- **EXERCISE GOAL**:
Find the line holding "## power by group through the flow" in the entries below. Give it again exactly, along with every line after it up to and including the line holding "and+or+nand+nor: 43 / 43".

- **GIVEN DATA**:
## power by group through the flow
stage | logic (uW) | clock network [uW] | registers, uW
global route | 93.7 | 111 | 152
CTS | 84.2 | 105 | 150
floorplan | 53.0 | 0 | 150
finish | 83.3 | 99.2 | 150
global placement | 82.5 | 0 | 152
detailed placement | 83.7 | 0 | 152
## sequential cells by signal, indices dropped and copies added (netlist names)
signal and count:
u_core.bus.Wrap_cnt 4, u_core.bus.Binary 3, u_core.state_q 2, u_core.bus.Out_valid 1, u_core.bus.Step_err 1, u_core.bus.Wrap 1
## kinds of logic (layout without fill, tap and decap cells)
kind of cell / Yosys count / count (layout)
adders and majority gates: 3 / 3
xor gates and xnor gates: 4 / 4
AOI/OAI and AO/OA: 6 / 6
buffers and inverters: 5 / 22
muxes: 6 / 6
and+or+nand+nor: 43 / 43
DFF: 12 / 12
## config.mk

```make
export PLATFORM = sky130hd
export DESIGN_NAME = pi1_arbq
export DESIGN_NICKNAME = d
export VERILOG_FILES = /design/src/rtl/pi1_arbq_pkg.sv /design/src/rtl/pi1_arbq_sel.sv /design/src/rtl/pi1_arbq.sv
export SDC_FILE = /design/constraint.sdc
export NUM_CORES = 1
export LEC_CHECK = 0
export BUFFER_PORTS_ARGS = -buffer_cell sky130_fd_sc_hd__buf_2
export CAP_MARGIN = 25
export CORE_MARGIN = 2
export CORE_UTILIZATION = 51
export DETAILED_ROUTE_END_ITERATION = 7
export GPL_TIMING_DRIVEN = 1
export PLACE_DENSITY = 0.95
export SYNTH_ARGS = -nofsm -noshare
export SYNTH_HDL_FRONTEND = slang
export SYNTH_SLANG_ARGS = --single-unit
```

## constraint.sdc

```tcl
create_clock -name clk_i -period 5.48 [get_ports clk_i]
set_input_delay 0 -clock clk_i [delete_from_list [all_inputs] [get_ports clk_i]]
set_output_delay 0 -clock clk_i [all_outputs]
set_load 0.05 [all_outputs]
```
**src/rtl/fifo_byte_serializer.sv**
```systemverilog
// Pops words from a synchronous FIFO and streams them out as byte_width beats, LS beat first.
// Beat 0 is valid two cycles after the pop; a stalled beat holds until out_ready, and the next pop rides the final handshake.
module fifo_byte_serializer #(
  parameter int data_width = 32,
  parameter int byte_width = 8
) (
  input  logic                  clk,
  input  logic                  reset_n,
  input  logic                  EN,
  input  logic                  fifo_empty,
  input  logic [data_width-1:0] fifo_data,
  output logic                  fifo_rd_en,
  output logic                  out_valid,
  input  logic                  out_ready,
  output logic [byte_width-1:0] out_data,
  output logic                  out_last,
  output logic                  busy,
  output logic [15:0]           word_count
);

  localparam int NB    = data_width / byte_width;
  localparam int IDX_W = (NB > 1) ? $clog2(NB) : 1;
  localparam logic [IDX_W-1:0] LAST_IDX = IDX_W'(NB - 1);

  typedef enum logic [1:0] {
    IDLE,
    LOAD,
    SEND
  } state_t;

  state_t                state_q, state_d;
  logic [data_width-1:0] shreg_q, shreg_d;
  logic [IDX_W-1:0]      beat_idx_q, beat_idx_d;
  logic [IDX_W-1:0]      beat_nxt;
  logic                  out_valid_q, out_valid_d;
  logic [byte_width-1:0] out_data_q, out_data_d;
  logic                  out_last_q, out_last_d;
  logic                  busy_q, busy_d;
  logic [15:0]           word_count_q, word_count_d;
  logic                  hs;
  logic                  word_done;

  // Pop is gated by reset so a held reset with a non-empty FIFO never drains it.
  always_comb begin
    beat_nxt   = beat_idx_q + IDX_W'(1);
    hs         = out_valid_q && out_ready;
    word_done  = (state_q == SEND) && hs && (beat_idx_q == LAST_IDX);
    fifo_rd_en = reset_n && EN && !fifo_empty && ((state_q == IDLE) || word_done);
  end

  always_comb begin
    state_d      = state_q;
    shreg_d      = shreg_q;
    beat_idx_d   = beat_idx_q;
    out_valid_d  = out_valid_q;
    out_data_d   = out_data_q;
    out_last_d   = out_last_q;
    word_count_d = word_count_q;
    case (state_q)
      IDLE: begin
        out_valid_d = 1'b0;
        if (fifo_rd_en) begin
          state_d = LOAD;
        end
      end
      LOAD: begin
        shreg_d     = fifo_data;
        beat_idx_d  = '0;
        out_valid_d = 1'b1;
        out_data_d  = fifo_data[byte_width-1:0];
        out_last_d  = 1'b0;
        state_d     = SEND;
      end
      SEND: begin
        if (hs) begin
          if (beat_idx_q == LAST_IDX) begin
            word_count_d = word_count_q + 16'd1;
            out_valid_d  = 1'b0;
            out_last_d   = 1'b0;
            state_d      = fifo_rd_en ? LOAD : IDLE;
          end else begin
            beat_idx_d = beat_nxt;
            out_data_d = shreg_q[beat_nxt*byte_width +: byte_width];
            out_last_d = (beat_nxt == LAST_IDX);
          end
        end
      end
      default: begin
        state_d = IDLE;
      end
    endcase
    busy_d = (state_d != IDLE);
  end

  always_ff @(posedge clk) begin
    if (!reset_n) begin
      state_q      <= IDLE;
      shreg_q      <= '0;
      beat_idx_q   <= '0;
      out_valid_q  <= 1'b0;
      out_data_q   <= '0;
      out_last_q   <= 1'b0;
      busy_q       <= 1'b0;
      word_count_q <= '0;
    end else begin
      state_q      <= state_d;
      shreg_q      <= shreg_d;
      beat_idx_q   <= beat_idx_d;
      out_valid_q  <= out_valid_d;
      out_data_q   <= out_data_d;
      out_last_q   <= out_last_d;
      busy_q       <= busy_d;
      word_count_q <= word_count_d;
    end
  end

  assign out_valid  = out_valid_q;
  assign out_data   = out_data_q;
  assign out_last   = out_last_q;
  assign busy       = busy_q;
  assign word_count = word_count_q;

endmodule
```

---

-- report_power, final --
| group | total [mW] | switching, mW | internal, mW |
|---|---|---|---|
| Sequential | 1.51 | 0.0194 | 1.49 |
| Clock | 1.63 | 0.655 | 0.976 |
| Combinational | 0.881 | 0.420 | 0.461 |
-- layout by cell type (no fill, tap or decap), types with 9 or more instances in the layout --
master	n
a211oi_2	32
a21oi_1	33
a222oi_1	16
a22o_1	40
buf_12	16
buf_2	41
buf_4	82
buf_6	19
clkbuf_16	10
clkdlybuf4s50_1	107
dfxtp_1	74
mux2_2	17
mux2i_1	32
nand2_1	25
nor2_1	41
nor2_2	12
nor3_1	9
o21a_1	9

...

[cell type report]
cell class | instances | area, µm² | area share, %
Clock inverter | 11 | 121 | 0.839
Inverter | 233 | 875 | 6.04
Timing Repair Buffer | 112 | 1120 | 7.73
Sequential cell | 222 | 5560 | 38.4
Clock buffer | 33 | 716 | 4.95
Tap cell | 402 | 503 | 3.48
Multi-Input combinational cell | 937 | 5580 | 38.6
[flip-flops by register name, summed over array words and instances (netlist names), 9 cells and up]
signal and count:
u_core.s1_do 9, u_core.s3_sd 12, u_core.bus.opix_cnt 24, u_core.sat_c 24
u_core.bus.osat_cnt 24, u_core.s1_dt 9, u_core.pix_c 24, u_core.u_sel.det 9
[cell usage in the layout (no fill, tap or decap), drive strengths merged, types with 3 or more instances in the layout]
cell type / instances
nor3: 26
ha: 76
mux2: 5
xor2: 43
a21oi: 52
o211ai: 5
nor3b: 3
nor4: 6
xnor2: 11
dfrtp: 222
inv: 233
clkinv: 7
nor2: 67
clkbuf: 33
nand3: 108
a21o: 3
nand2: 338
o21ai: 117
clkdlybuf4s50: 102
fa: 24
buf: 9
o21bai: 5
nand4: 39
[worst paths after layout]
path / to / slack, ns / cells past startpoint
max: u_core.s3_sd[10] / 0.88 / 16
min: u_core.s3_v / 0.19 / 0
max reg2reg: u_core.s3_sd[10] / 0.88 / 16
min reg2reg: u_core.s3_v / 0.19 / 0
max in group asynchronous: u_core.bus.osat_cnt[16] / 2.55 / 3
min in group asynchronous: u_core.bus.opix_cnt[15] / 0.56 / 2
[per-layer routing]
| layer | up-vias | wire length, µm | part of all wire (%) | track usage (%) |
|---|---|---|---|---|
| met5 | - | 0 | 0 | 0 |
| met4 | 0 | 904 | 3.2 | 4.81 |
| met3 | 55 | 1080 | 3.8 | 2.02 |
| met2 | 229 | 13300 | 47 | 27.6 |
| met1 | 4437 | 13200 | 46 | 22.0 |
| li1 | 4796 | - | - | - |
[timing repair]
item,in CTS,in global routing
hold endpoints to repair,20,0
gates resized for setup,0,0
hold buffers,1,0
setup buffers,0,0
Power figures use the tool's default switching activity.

- **EXERCISE RESPONSE**:
## power by group through the flow
stage | logic (uW) | clock network [uW] | registers, uW
global route | 93.7 | 111 | 152
CTS | 84.2 | 105 | 150
floorplan | 53.0 | 0 | 150
finish | 83.3 | 99.2 | 150
global placement | 82.5 | 0 | 152
detailed placement | 83.7 | 0 | 152
## sequential cells by signal, indices dropped and copies added (netlist names)
signal and count:
u_core.bus.Wrap_cnt 4, u_core.bus.Binary 3, u_core.state_q 2, u_core.bus.Out_valid 1, u_core.bus.Step_err 1, u_core.bus.Wrap 1
## kinds of logic (layout without fill, tap and decap cells)
kind of cell / Yosys count / count (layout)
adders and majority gates: 3 / 3
xor gates and xnor gates: 4 / 4
AOI/OAI and AO/OA: 6 / 6
buffers and inverters: 5 / 22
muxes: 6 / 6
and+or+nand+nor: 43 / 43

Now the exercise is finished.